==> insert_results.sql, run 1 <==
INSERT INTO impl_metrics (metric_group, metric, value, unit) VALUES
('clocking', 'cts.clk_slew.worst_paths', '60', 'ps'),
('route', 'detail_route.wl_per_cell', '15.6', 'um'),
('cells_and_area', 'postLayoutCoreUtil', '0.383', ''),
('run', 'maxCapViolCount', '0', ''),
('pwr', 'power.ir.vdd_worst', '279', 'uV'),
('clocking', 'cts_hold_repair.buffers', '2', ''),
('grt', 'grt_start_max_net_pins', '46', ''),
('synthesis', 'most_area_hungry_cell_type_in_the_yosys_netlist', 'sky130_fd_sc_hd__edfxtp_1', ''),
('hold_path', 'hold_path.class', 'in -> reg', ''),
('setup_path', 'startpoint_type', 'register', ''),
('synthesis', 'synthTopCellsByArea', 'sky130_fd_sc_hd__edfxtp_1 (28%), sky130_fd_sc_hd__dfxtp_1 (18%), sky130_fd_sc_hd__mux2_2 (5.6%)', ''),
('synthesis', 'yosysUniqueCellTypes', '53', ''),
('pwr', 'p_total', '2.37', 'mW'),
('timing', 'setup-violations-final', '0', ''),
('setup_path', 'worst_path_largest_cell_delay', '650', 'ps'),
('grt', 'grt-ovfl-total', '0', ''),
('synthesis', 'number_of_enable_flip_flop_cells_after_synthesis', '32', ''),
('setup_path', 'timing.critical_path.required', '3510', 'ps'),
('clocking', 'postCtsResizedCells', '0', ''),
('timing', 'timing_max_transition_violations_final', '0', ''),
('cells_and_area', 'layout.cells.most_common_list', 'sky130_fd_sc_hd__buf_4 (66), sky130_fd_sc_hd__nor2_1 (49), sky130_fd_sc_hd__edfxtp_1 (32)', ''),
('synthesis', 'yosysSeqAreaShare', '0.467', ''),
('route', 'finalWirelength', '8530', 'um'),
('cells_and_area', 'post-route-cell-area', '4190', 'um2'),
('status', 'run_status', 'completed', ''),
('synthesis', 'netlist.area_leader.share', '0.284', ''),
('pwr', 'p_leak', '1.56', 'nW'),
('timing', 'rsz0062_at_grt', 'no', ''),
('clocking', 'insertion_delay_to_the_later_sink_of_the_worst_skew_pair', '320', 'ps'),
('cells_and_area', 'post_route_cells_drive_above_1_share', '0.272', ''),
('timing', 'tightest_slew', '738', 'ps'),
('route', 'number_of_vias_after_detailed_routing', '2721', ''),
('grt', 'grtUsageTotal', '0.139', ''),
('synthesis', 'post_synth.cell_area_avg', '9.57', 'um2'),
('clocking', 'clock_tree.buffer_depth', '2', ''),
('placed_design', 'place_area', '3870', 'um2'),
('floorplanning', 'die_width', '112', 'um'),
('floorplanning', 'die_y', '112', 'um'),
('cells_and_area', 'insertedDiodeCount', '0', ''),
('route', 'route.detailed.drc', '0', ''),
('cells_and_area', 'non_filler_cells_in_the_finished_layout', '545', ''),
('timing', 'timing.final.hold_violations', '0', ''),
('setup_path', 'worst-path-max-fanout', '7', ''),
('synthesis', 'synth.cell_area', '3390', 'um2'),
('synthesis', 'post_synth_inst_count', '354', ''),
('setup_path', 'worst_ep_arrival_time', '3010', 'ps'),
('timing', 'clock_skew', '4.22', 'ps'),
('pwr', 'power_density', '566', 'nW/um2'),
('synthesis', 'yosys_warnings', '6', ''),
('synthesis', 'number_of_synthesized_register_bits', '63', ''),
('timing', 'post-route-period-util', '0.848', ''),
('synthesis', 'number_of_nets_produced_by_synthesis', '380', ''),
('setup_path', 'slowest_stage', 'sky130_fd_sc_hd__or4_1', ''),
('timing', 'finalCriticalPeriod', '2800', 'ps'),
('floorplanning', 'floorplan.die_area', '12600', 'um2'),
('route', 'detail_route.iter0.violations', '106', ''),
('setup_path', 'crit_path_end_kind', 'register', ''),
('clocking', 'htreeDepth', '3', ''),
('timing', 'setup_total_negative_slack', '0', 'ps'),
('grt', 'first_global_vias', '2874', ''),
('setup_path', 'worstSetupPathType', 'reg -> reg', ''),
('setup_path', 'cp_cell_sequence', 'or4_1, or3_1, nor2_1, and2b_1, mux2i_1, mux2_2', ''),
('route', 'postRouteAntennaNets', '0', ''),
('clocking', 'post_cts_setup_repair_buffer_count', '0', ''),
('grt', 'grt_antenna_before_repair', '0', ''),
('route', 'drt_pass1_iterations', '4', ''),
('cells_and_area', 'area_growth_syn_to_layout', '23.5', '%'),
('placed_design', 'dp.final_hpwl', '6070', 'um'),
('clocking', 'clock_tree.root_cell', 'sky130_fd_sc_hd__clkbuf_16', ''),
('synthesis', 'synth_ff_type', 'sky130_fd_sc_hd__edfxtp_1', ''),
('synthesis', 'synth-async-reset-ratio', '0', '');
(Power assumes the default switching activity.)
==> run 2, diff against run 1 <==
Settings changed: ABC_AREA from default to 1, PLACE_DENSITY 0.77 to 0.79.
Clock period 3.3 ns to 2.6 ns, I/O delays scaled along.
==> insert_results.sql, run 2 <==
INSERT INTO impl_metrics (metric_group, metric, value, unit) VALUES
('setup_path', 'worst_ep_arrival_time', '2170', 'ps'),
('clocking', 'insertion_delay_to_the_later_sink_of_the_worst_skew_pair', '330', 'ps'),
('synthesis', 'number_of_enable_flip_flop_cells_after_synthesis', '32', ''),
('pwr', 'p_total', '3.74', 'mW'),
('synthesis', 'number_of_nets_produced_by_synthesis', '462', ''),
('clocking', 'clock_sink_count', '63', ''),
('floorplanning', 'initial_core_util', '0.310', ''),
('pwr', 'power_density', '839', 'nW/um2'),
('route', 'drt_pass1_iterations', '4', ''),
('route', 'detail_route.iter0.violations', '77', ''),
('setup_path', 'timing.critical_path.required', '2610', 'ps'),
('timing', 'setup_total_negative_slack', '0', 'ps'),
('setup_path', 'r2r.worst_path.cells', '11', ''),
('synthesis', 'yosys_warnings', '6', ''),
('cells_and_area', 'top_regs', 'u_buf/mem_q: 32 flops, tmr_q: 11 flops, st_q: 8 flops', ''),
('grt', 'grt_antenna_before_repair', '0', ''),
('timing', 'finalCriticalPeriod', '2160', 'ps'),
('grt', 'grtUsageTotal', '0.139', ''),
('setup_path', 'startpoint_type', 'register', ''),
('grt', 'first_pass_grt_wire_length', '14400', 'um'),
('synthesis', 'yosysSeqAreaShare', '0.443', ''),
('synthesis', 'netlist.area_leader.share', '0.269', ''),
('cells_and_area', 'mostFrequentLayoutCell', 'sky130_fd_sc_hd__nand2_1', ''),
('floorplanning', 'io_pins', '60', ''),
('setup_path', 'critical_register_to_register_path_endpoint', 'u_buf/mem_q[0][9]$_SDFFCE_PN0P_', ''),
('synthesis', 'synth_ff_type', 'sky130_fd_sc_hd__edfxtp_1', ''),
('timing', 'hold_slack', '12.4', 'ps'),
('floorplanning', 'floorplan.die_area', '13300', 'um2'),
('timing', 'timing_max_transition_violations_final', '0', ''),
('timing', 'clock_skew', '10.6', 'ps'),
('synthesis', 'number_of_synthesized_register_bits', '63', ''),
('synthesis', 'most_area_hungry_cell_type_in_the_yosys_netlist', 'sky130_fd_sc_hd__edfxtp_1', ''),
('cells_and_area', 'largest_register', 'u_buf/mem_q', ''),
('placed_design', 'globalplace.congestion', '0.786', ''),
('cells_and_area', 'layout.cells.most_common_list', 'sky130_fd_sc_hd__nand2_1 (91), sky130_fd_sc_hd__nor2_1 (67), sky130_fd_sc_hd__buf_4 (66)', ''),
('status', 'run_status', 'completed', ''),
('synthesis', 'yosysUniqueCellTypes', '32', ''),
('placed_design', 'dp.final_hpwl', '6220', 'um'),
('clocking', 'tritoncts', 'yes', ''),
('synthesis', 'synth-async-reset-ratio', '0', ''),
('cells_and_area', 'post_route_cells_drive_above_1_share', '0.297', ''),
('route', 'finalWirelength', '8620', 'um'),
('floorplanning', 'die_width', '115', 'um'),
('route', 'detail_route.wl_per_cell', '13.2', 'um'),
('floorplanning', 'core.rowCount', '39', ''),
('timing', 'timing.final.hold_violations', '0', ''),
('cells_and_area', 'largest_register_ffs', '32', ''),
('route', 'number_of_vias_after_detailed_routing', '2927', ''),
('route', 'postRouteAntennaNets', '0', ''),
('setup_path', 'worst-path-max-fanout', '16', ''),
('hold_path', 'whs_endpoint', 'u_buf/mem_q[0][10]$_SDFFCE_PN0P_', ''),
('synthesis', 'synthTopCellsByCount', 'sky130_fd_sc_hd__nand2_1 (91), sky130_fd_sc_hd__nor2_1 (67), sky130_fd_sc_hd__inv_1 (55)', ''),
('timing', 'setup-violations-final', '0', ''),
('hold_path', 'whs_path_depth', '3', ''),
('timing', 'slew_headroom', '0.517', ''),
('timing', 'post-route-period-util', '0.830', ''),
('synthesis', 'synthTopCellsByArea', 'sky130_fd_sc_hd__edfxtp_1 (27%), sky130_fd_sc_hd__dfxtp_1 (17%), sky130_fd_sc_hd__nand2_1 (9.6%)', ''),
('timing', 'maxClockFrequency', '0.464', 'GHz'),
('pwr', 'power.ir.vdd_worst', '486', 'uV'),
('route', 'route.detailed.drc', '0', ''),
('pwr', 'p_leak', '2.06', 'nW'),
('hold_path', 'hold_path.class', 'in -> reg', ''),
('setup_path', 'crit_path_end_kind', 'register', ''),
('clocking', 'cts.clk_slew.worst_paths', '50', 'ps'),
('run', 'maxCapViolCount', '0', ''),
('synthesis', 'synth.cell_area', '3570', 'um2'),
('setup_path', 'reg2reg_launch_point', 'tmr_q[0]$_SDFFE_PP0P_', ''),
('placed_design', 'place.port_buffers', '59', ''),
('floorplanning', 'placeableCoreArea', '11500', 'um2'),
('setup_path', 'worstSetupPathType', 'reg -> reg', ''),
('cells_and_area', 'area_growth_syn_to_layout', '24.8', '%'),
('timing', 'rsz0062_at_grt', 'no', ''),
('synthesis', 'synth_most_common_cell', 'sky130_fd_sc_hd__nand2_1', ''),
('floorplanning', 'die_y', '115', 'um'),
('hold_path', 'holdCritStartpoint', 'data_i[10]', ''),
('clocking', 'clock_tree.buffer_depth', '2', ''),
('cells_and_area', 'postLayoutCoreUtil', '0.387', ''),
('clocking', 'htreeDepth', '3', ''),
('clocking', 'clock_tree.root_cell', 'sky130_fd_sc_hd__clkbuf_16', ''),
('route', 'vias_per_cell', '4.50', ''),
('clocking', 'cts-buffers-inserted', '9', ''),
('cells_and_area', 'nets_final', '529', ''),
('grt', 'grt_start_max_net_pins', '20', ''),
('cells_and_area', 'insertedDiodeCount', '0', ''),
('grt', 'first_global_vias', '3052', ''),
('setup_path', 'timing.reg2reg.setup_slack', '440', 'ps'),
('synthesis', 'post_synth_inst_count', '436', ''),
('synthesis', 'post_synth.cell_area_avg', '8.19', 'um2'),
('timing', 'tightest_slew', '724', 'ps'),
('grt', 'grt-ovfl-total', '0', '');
==
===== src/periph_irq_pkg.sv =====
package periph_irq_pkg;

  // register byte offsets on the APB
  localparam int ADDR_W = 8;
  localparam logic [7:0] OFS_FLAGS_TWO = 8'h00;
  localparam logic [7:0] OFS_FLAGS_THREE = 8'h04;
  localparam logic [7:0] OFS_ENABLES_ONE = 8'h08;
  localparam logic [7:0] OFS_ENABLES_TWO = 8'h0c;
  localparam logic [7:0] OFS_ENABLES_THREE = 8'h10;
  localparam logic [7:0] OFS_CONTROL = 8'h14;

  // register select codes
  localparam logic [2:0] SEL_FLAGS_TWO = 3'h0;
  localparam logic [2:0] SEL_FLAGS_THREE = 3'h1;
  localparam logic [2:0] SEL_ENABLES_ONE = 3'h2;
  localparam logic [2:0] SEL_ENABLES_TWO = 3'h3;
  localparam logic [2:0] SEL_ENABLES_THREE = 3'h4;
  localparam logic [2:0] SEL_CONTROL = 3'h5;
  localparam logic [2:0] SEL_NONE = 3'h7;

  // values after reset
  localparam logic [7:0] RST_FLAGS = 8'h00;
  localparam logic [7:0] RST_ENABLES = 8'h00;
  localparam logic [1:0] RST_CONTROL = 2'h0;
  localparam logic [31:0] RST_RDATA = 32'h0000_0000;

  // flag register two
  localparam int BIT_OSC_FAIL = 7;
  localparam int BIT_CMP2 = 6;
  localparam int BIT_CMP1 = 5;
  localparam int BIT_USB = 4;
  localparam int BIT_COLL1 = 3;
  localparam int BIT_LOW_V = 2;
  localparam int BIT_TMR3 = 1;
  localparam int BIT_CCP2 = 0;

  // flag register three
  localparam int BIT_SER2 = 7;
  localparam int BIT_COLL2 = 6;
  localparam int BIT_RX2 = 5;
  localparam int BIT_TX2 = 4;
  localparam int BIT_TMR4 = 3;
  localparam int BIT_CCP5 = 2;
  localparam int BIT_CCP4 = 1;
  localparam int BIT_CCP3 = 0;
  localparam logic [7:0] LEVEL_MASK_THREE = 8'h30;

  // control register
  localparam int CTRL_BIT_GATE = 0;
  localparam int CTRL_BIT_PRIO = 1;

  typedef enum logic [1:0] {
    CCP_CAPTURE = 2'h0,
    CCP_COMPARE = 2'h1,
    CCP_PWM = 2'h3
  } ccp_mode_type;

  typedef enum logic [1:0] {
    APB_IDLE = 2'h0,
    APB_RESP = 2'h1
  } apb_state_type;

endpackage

Problem ->
Among the lines above, find those with the string "floorplanning" and copy them.

Output for this exercise ->
('floorplanning', 'die_width', '112', 'um'),
('floorplanning', 'die_y', '112', 'um'),
('floorplanning', 'floorplan.die_area', '12600', 'um2'),
('floorplanning', 'initial_core_util', '0.310', ''),
('floorplanning', 'io_pins', '60', ''),
('floorplanning', 'floorplan.die_area', '13300', 'um2'),
('floorplanning', 'die_width', '115', 'um'),
('floorplanning', 'core.rowCount', '39', ''),
('floorplanning', 'placeableCoreArea', '11500', 'um2'),
('floorplanning', 'die_y', '115', 'um'),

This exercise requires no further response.